We’ve all been there: you click a link, and for a split second, there’s that dreaded white screen of death while the browser fetches the next document. In my experience building high-performance web apps, this is where you lose users. While we’ve used <link rel="prefetch"> for years, it’s a blunt instrument. That’s why I’m excited about the Speculation Rules API.
If you’re wondering how to implement Speculation Rules API, you’re looking at the modern way to achieve ‘instant’ navigation. Unlike older methods, this API allows you to define a JSON-based set of rules that tell the browser exactly when to prefetch or even fully prerender a page in a hidden background tab. When the user finally clicks, the page is already there. It’s the closest thing to a Single Page Application (SPA) feel for traditional multi-page sites.
Prerequisites
Before we dive into the code, ensure you have the following:
- A site served over HTTPS (Speculation Rules require a secure context).
- A modern Chromium-based browser (Chrome 110+).
- A basic understanding of how to inject scripts or HTML into your page templates.
- An awareness of your core web vitals optimization guide 2026, as prerendering directly impacts your LCP (Largest Contentful Paint).
Step-by-Step Implementation
Step 1: Defining the Speculation Rules
The API doesn’t use a JavaScript function call in the traditional sense; instead, it uses a <script type="speculationrules"> tag containing a JSON object. I recommend starting with a simple ‘prefetch’ rule to avoid overloading your server.
<script type="speculationrules">
{
"prefetch": [
{
"source": "list",
"urls": ["/about", "/contact", "/pricing"]
}
]
}
</script>
In this example, the browser will fetch the HTML for these three pages and store them in the HTTP cache. This is safe and low-bandwidth.
Step 2: Moving to Prerendering for Instant Loads
If you want that ‘instant’ feel, you need prerender. Prerendering goes beyond prefetching; it actually renders the page in an invisible background tab, executing JS and CSS. As shown in the image below, the difference in execution is massive.
<script type="speculationrules">
{
"prerender": [
{
"source": "document",
"where": {
"and": [
{ "document-url": "/blog" },
{ "selector": "a[href^='/blog/']" }
]
}
}
]
}
</script>
This rule tells the browser: “If the user is on the /blog page, prerender any link that points to a blog post.” This is incredibly powerful for content-heavy sites.
Step 3: Implementing Document-Based Rules
In my testing, the most efficient way to implement this is by using source: "document". This allows you to target specific links based on CSS selectors.
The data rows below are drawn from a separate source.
## src/design/lcgrs_pkg.sv

```systemverilog
// lcgrs_pkg: shared types and constants for the ranged random source
// item structs, command codes and generator constants
// no dependencies
package lcgrs_pkg;

   localparam logic [1:0] CMD_RAW    = 2'd0;
   localparam logic [1:0] CMD_RANGED = 2'd1;
   localparam logic [1:0] CMD_LOAD   = 2'd2;
   localparam logic [1:0] CMD_PEEK   = 2'd3;

   localparam logic [31:0] LCG_MUL = 32'd1664525;
   localparam logic [31:0] LCG_INC = 32'd1013904223;

   typedef struct packed {
      logic [1:0]         cmd;
      logic signed [63:0] seed_value;
      logic signed [63:0] low_bound;
      logic signed [63:0] high_bound;
   } lcgrs_req_type;

   typedef struct packed {
      logic signed [63:0] value;
      logic [31:0]        state_now;
   } lcgrs_rsp_type;

endpackage

```

## src/design/lcgrs_divider.sv

```systemverilog
// lcgrs_divider: restoring radix-2 remainder unit, one bit per cycle
// 32-bit dividend and divisor, remainder only
// no package dependencies
module lcgrs_divider (
   input  logic        clock,
   input  logic        reset,
   input  logic        start,
   input  logic [31:0] dividend,
   input  logic [31:0] divisor,
   output logic        done,
   output logic [31:0] remainder
);

   logic        active_ff;
   logic        done_ff;
   logic [4:0]  cnt_ff;
   logic [31:0] rem_ff;
   logic [31:0] dvd_ff;
   logic [31:0] dsr_ff;
   logic [32:0] trial;
   logic [32:0] trial_diff;
   logic [31:0] rem_in;

   always_comb begin
      trial      = {rem_ff, dvd_ff[31]};
      trial_diff = trial - {1'b0, dsr_ff};
      if (!trial_diff[32]) begin
         rem_in = trial_diff[31:0];
      end else begin
         rem_in = trial[31:0];
      end
   end

   always_ff @(posedge clock) begin
      if (reset) begin
         active_ff <= 1'b0;
         done_ff   <= 1'b0;
         cnt_ff    <= '0;
      end else begin
         done_ff <= 1'b0;
         if (start) begin
            active_ff <= 1'b1;
            cnt_ff    <= '0;
         end else if (active_ff) begin
            cnt_ff <= cnt_ff + 5'd1;
            if (cnt_ff == 5'd31) begin
               active_ff <= 1'b0;
               done_ff   <= 1'b1;
            end
         end
      end
   end

   always_ff @(posedge clock) begin
      if (start) begin
         rem_ff <= '0;
         dvd_ff <= dividend;
         dsr_ff <= divisor;
      end else if (active_ff) begin
         rem_ff <= rem_in;
         dvd_ff <= {dvd_ff[30:0], 1'b0};
      end
   end

   assign done      = done_ff;
   assign remainder = rem_ff;

   // partial remainder stays reduced while iterating
   a_rem_reduced: assert property (@(posedge clock) disable iff (reset)
      active_ff |-> rem_ff < dsr_ff)
      else $error("partial remainder not below divisor");

   a_no_restart: assert property (@(posedge clock) disable iff (reset)
      start |-> !active_ff)
      else $error("divider restarted while busy");

   a_done_ends: assert property (@(posedge clock) disable iff (reset)
      done_ff |-> !active_ff && $past(active_ff))
      else $error("done without a finishing iteration");

endmodule

```

## src/design/lcg_ranged_random_source.sv

```systemverilog
// 32-bit linear congruential generator (multiplier 1664525, increment
// 1013904223) with raw draw, signed inclusive ranged draw, load and peek.
// Raw draw, load, peek and a ranged draw with an inverted range pass through
// the prep, eval and done states; a ranged draw with a full-width range adds a
// sum state after eval; an ordinary ranged draw waits in the divide state for
// the 32-step restoring remainder unit that reduces the new state by the range,
// then sums. Each result is registered out of the done state once the output
// register is free, and the next item is taken after that.
// One item is in work at a time; a finished result may wait in the output
// register while the next item is taken. The state is 0 after reset.
module lcg_ranged_random_source
   import lcgrs_pkg::*;
(
   input  logic          clock,
   input  logic          reset,
   input  logic          req_valid,
   output logic          req_ready,
   input  lcgrs_req_type req_item,
   output logic          rsp_valid,
   input  logic          rsp_ready,
   output lcgrs_rsp_type rsp_item
);

   localparam logic [2:0] S_IDLE = 3'd0;
   localparam logic [2:0] S_PREP = 3'd1;
   localparam logic [2:0] S_EVAL = 3'd2;
   localparam logic [2:0] S_DIV  = 3'd3;
   localparam logic [2:0] S_SUM  = 3'd4;
   localparam logic [2:0] S_DONE = 3'd5;

   logic [2:0]          fsm_ff;
   logic [2:0]          fsm_in;
   logic [31:0]         lcg_ff;
   logic [31:0]         lcg_in;
   logic [31:0]         lcg_next;
   lcgrs_req_type       req_ff;
   logic [63:0]         diff_ff;
   logic                inv_ff;
   logic                inv_now;
   logic                wide;
   logic [31:0]         rem_ff;
   logic signed [63:0]  value_ff;
   logic                rsp_valid_ff;
   lcgrs_rsp_type       rsp_ff;
   logic                out_free;
   logic                div_start;
   logic                div_done;
   logic [31:0]         div_rem;

   assign lcg_next  = lcg_ff * LCG_MUL + LCG_INC;
   assign inv_now   = req_ff.low_bound > req_ff.high_bound;
   assign wide      = (diff_ff[63:32] != 32'd0) || (diff_ff[31:0] == 32'hFFFF_FFFF);
   assign out_free  = !rsp_valid_ff || rsp_ready;
   assign div_start = (fsm_ff == S_EVAL) && (req_ff.cmd == CMD_RANGED) && !inv_ff && !wide;

   lcgrs_divider u_div (
      .clock     (clock),
      .reset     (reset),
      .start     (div_start),
      .dividend  (lcg_ff),
      .divisor   (diff_ff[31:0] + 32'd1),
      .done      (div_done),
      .remainder (div_rem)
   );

   always_comb begin
      fsm_in = fsm_ff;
      unique case (fsm_ff)
         S_IDLE: begin
            if (req_valid) begin
               fsm_in = S_PREP;
            end
         end
         S_PREP: fsm_in = S_EVAL;
         S_EVAL: begin
            if (req_ff.cmd == CMD_RANGED && !inv_ff) begin
               fsm_in = wide ? S_SUM : S_DIV;
            end else begin
               fsm_in = S_DONE;
            end
         end
         S_DIV: begin
            if (div_done) begin
               fsm_in = S_SUM;
            end
         end
         S_SUM: fsm_in = S_DONE;
         S_DONE: begin
            if (out_free) begin
               fsm_in = S_IDLE;
            end
         end
         default: fsm_in = S_IDLE;
      endcase
   end

   always_comb begin
      lcg_in = lcg_ff;
      if (fsm_ff == S_PREP) begin
         case (req_ff.cmd)
            CMD_RAW:    lcg_in = lcg_next;
            CMD_RANGED: lcg_in = inv_now ? lcg_ff : lcg_next;
            CMD_LOAD:   lcg_in = req_ff.seed_value[31:0];
            default:    lcg_in = lcg_ff;
         endcase
      end
   end

   always_ff @(posedge clock) begin
      if (reset) begin
         fsm_ff       <= S_IDLE;
         lcg_ff       <= '0;
         rsp_valid_ff <= 1'b0;
      end else begin
         fsm_ff <= fsm_in;
         lcg_ff <= lcg_in;
         if (fsm_ff == S_DONE && out_free) begin
            rsp_valid_ff <= 1'b1;
         end else if (rsp_ready) begin
            rsp_valid_ff <= 1'b0;
         end
      end
   end

   // operand capture and datapath registers
   always_ff @(posedge clock) begin
      if (fsm_ff == S_IDLE && req_valid) begin
         req_ff <= req_item;
      end
      if (fsm_ff == S_PREP) begin
         diff_ff <= req_ff.high_bound - req_ff.low_bound;
         inv_ff  <= inv_now;
      end
      if (fsm_ff == S_EVAL) begin
         rem_ff <= lcg_ff;
         if (req_ff.cmd == CMD_RANGED && inv_ff) begin
            value_ff <= req_ff.low_bound;
         end else begin
            value_ff <= $signed({32'd0, lcg_ff});
         end
      end
      if (fsm_ff == S_DIV && div_done) begin
         rem_ff <= div_rem;
      end
      if (fsm_ff == S_SUM) begin
         value_ff <= req_ff.low_bound + $signed({32'd0, rem_ff});
      end
      if (fsm_ff == S_DONE && out_free) begin
         rsp_ff.value     <= value_ff;
         rsp_ff.state_now <= lcg_ff;
      end
   end

   assign req_ready = (fsm_ff == S_IDLE);
   assign rsp_valid = rsp_valid_ff;
   assign rsp_item  = rsp_ff;

   a_div_only_waited: assert property (@(posedge clock) disable iff (reset)
      div_done |-> fsm_ff == S_DIV)
      else $error("remainder finished outside the divide step");

   a_result_from_done: assert property (@(posedge clock) disable iff (reset)
      $rose(rsp_valid_ff) |-> $past(fsm_ff) == S_DONE)
      else $error("result raised outside the done step");

   a_inverted_holds: assert property (@(posedge clock) disable iff (reset)
      (fsm_ff == S_PREP && req_ff.cmd == CMD_RANGED && inv_now) |=> $stable(lcg_ff))
      else $error("inverted range advanced the state");

   a_peek_holds: assert property (@(posedge clock) disable iff (reset)
      (fsm_ff == S_PREP && req_ff.cmd == CMD_PEEK) |=> $stable(lcg_ff))
      else $error("peek changed the state");

endmodule

```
For example, you can prerender the ‘Next’ button in a paginated series.
<script type="speculationrules">
{
"prerender": [
{
"source": "document",
"where": {
"selector": ".next-page-link"
}
}
]
}
</script>
Pro Tips for Production
- Avoid Prerendering POST requests: The API only works for GET requests. Don’t try to prerender pages that trigger state changes.
- Watch your Server Load: Prerendering is essentially a full page visit. If you have 1,000 users and each prerenders 3 pages, your server sees 4,000 requests. Monitor your logs closely.
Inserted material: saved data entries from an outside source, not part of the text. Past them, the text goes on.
$ cat src/sv/bpro_pkg.sv
package bpro_pkg;

   localparam int QUEUE_DEPTH = 4;
   localparam int QPTR_W      = $clog2(QUEUE_DEPTH);
   localparam int QCNT_W      = $clog2(QUEUE_DEPTH + 1);

   localparam int PIXEL_W     = 8;
   localparam int INDEX_W     = 16;
   localparam int SHIFT_W     = 9;
   localparam int CSR_INDEX_W = 2;
   localparam int CSR_DATA_W  = 9;

   localparam int MAP_DEPTH   = 1 << INDEX_W;
   localparam int FN_DEPTH    = 1 << PIXEL_W;

   localparam logic [PIXEL_W-1:0] PIXEL_MAX = 8'd255;

   typedef enum logic [2:0] {
      BLEND_COPY        = 3'd0,
      BLEND_TRANSPARENT = 3'd1,
      BLEND_ADD_WRAP    = 3'd2,
      BLEND_ADD_SAT     = 3'd3,
      BLEND_SUB_WRAP    = 3'd4,
      BLEND_SUB_CLAMP   = 3'd5,
      BLEND_COLOUR_MAP  = 3'd6,
      BLEND_COLOUR_FN   = 3'd7
   } blend_type;

   typedef enum logic [1:0] {
      ITEM_PIXEL    = 2'd0,
      ITEM_LOAD_FN  = 2'd1,
      ITEM_LOAD_MAP = 2'd2,
      ITEM_UNUSED   = 2'd3
   } item_type;

   typedef enum logic [CSR_INDEX_W-1:0] {
      CSR_BLEND_MODE  = 2'd0,
      CSR_SHADE_SHIFT = 2'd1
   } csr_index_type;

   typedef enum logic [2:0] {
      OP_ALU      = 3'd0,
      OP_MAP      = 3'd1,
      OP_FN       = 3'd2,
      OP_LOAD_FN  = 3'd3,
      OP_LOAD_MAP = 3'd4
   } op_kind_type;

   typedef struct packed {
      op_kind_type          kind;
      logic [INDEX_W-1:0]   addr;
      logic [PIXEL_W-1:0]   data;
      logic                 we;
   } op_type;

   typedef struct packed {
      logic [PIXEL_W-1:0] pixel;
      logic               we;
   } rsp_type;

   typedef struct packed {
      logic full;
      logic empty;
   } queue_status_type;

endpackage

$ cat src/sv/bpro_op_queue.sv
module bpro_op_queue (
   input  logic                       clock,
   input  logic                       reset,
   input  logic                       push,
   input  bpro_pkg::op_type           push_op,
   input  logic                       pop,
   output bpro_pkg::op_type           head_op,
   output bpro_pkg::queue_status_type status
);
   import bpro_pkg::*;

   op_type              entry_ff [QUEUE_DEPTH];
   logic [QPTR_W-1:0]   wptr_ff, wptr_in;
   logic [QPTR_W-1:0]   rptr_ff, rptr_in;
   logic [QCNT_W-1:0]   count_ff, count_in;
   logic                do_push;
   logic                do_pop;

   assign status.full  = (count_ff == QCNT_W'(QUEUE_DEPTH));
   assign status.empty = (count_ff == '0);
   assign do_push      = push && !status.full;
   assign do_pop       = pop && !status.empty;
   assign head_op      = entry_ff[rptr_ff];

   always_comb begin
      wptr_in  = do_push ? wptr_ff + 1'b1 : wptr_ff;
      rptr_in  = do_pop  ? rptr_ff + 1'b1 : rptr_ff;
      count_in = count_ff + QCNT_W'(do_push) - QCNT_W'(do_pop);
   end

   always_ff @(posedge clock) begin
      if (reset) begin
         wptr_ff  <= '0;
         rptr_ff  <= '0;
         count_ff <= '0;
      end else begin
         wptr_ff  <= wptr_in;
         rptr_ff  <= rptr_in;
         count_ff <= count_in;
      end
   end

   always_ff @(posedge clock) begin
      if (do_push) begin
         entry_ff[wptr_ff] <= push_op;
      end
   end

endmodule

$ cat config.mk
export PLATFORM = sky130hd
export DESIGN_NAME = bpro_op_queue
export DESIGN_NICKNAME = d
export VERILOG_FILES = /design/src/sv/bpro_pkg.sv /design/src/sv/bpro_op_queue.sv
export SDC_FILE = /design/constraint.sdc
export NUM_CORES = 1
export LEC_CHECK = 0
export CORE_MARGIN = 8
export CORE_UTILIZATION = 60
export DETAILED_ROUTE_END_ITERATION = 10
export DONT_BUFFER_PORTS = 1
export MAX_ROUTING_LAYER = met4
export PLACE_DENSITY_LB_ADDON = 0.1
export SLEW_MARGIN = 20
export SYNTH_ARGS = -nofsm -noshare
export SYNTH_HDL_FRONTEND = slang
export SYNTH_SLANG_ARGS = --single-unit
$ cat constraint.sdc
create_clock -name clock -period 4.1 [get_ports clock]
set_clock_uncertainty 0.1 [all_clocks]
set_input_delay 0.41 -clock clock [delete_from_list [all_inputs] [get_ports clock]]
set_output_delay 0.41 -clock clock [all_outputs]
set_load 0.02 [all_outputs]
==> metrics.txt <==
number of different library cells in the post-synthesis netlist 26; flip-flop cell with the highest count after synthesis sky130_fd_sc_hd__edfxtp_1; clock slew at reported path FFs 0.05 ns; basic-gate share of the synthesized area counting and, or, nand and nor cells 2.325%; xor-xnor portion of the synthesized cell area 0.5744%; standard cell area after detailed placement 4671 sq um; initial DRC count 108; cell type group with the largest total delay on the critical path flip-flops; Async S/R FF share, synth 0%; Final setup viols 0; number of rows in the core area 32; # clock sinks 121; data arrival time of the worst path 2.25 ns; maximum vdd ir drop 476.9 uV; Synth Area in Compound Gates 0.7112%; number of storage elements in the synthesis netlist 121; CTS H-Tree Depth 4; final core utilization 72.92%; chip width 103.3 microns; final hold viol count 0; top cells by count, synth 112 x sky130_fd_sc_hd__edfxtp_1, 20 x sky130_fd_sc_hd__mux4_2, 9 x sky130_fd_sc_hd__dfxtp_1; area used by multi-input combinational logic 930.9 sq um; post-synth top area share 73.52%; first-pass GRT wire length 11740 microns; WP buf/inv 0; Final Power 3.620 mW; pin count of the biggest net entering global routing 29; fraction of the yosys area taken by sequential cells 77.46%; Post-synth EDFFs 112; Syn Area/Cell 23.22 sq um; share of total power in sequential cells 44.3%; area share of fa/ha/maj cells after synthesis 2.079%; switching power of the nets 0.9412 mW; root buffer selected by CTS sky130_fd_sc_hd__clkbuf_8; kind of start point of the critical path flop; total non-filler cell area in the finished layout 5518 sq um; number of optimization iterations in the first detailed-route pass 4; top area cells in the synthesized netlist sky130_fd_sc_hd__edfxtp_1 74%, sky130_fd_sc_hd__mux4_2 9.8%, sky130_fd_sc_hd__mux4_1 4.6%, sky130_fd_sc_hd__dfxtp_1 3.9%, sky130_fd_sc_hd__ha_1 1.6%; netlist area before placement 4574 sq um; relative slew slack 37.04%; status finished, final reports clean; core outline area 7567 sq um; Worst-Margin Slew 0.9444 ns; Post-CTS Setup Inserts 0; TritonCTS clock tree done; fraction of layout cells with a size suffix above 1 21.57%; Post-Syn Nets 236; grt ovf 0; library cell with the highest instance count after synthesis sky130_fd_sc_hd__edfxtp_1; largest stage delay on the critical path 0.94 ns; leakage power figure 1.833 nW; WL per Instance 21.52 microns; Final TNS setup 0 ns; filler instances 439; Slew Limit Fails 0; dpl ws 1.571 ns; Worst setup EP type primary output; top fanout value on the critical path 28; multiplexer area fraction after synthesis 14.66%; internal portion of total power 2.678 mW; switching share of power 26.00%; worst min path class primary input to flop; Worst R2R Start count_ff[2]$_SDFF_PP0_; final setup slack of the worst path 1.340 ns; required time at the worst-slack endpoint 3.59 ns; number of buffers between clock root and the deepest sink 2; vias in the first global route 2190; wirelength, routed 7683 microns; global-route usage over all layers 16.27%; number of vias per cell 5.510; number of nets still failing antenna checks after routing 0; Hold Path Origin reset; total half-perimeter wirelength after legalization and detailed placement 4960 microns; top cell type by total area after synthesis sky130_fd_sc_hd__edfxtp_1; fraction of power consumed by the clock network 37.8%; Final min period 2.760 ns; number of max-capacitance violations reported 0; vias after detailed routing 1967; Comb pwr share 17.9%; Skew-Pair Late Insertion Delay 0.48 ns; cell-by-cell listing of the critical path mux4_1; power density of the placed cells 656.0 nW/um^2; number of placed I/O pins 62; Die Span Y 103.3 microns; highest clock frequency the design can meet 362.3 MHz; floorplan die area 10670 sq um; critical setup path kind flop to primary output; count of yosys warnings during synthesis 0; antenna violations before repair 0; unrepaired setup endpoints after global routing no; port bufs 0; starting density of the core 60.45%; DRC 0; combinational family with the most area after synthesis multiplexers; highest-delay cell along the critical path sky130_fd_sc_hd__dfxtp_2; TritonCTS Buffers 17; final-stage net count 282; number of antenna cells inserted 0; GP Congestion 0.7020; Sequential Area 3545 sq um; final worst-path cycle share 67.33%; Post-Syn Instances 197; P&R area growth vs syn 20.62%
## state kept, by name (all words and copies together) (netlist names), named ones only
signal    cells
count_ff      3
entry_ff    112
rptr_ff       2
wptr_ff       2
## cell usage in the layout, fill, tap and decap left out, drive strengths merged
cell	n
clkbuf	21
and2	4
nand2b	2
dlygate4sd3	29
clkinvlp	2
buf	5
edfxtp	112
or3	2
bufinv	3
dfxtp	9
nor3b	1
nor2b	2
o31ai	1
fa	1
nor2	4
a21oi	2
o21ai	2
xnor2	2
clkinv	5
nand2	1
ha	6
mux4	28
nor3	1
inv	8
xor2	1
mux2i	1
## per-layer routing
metal  wire length, microns  global-route usage (%)  up-vias
li1                       -                       -      905
met1                   3001                   17.09      992
met2                   4160                   26.85       61
met3                    430                   7.028        9
met4                     89                   5.895        0
met5                      0                       -        -
## power by group through the flow
| stage | logic, mW | registers, mW | clock network (mW) |
|---|---|---|---|
| 5_1_grt | 0.693 | 1.62 | 1.45 |
| 3_3_place_gp | 0.606 | 1.62 | 0 |
| 4_1_cts | 0.667 | 1.61 | 1.40 |
| 2_1_floorplan | 0.628 | 1.55 | 0 |
| 3_5_place_dp | 0.632 | 1.63 | 0 |
| 6_report | 0.649 | 1.60 | 1.37 |
## stage by stage
step	hold WS, ns	cells
6_report	0.04374	357
5_1_grt	0.01500	357
4_1_cts	0.003828	357
3_5_place_dp	0.3794	297
3_3_place_gp	0.3778	297
2_1_floorplan	0.3591	197
## cells by family after synthesis
logic type,after synthesis
XOR/XNOR,3
AND/OR/NAND/NOR,17
buffers and inverters,15
AO/OA/AOI/OAI,5
flip-flops,121
adder cells (fa/ha/maj),7
multiplexers,29
## path summary, 6_finish.rpt
kind,end,slack (ns),cells past startpoint
min,wptr_ff[1]$_SDFFE_PP0P_,0.04,2
max,head_op[27],1.34,1
max reg2reg,count_ff[2]$_SDFF_PP0_,1.58,10
min reg2reg,rptr_ff[1]$_SDFFE_PP0P_,0.41,2
## final cells by class
class	instances	share of cell area [%]
multi-input cells	61	16.87
repair buffers	34	5.941
clock inverters	10	2.313
flip-flops and latches	121	64.24
well taps	102	2.313
inverters	8	0.5442
clock buffers	21	7.778
## timing repair
item	in CTS	in global routing
hold endpoints to repair	121	0
gates resized for setup	0	0
hold buffers	29	0
Power figures use the tool's default switching activity.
- Combine with Font Loading: Since prerendering loads the entire page, ensure you are optimizing font loading for LCP to prevent layout shifts when the prerendered page is finally swapped into view.
- Use the ‘Hover’ trigger: You can dynamically inject speculation rules via JS when a user hovers over a link for more than 200ms, reducing wasted bandwidth.
Troubleshooting Common Issues
If your rules aren’t working, check these common pitfalls:
| Issue | Likely Cause | Solution |
|---|---|---|
| No network request triggered | Incorrect JSON syntax | Validate JSON; ensure script type is exactly speculationrules |
| Prerender failed | Cache-Control: no-store |
Ensure the target page allows caching; otherwise, the browser cannot prerender it. |
| Unexpected server load | Too many ‘document’ rules | Switch to ‘list’ source or implement a hover-based injection strategy. |
What’s Next?
Once you’ve mastered the Speculation Rules API, the next step is fine-tuning your delivery. I recommend looking into edge computing (like Cloudflare Workers) to determine which rules to send based on the user’s device power and connection speed. Not every user on a 3G connection should be prerendering three pages at once.
Ready to boost your performance? Start by adding a simple prefetch list to your navigation menu today.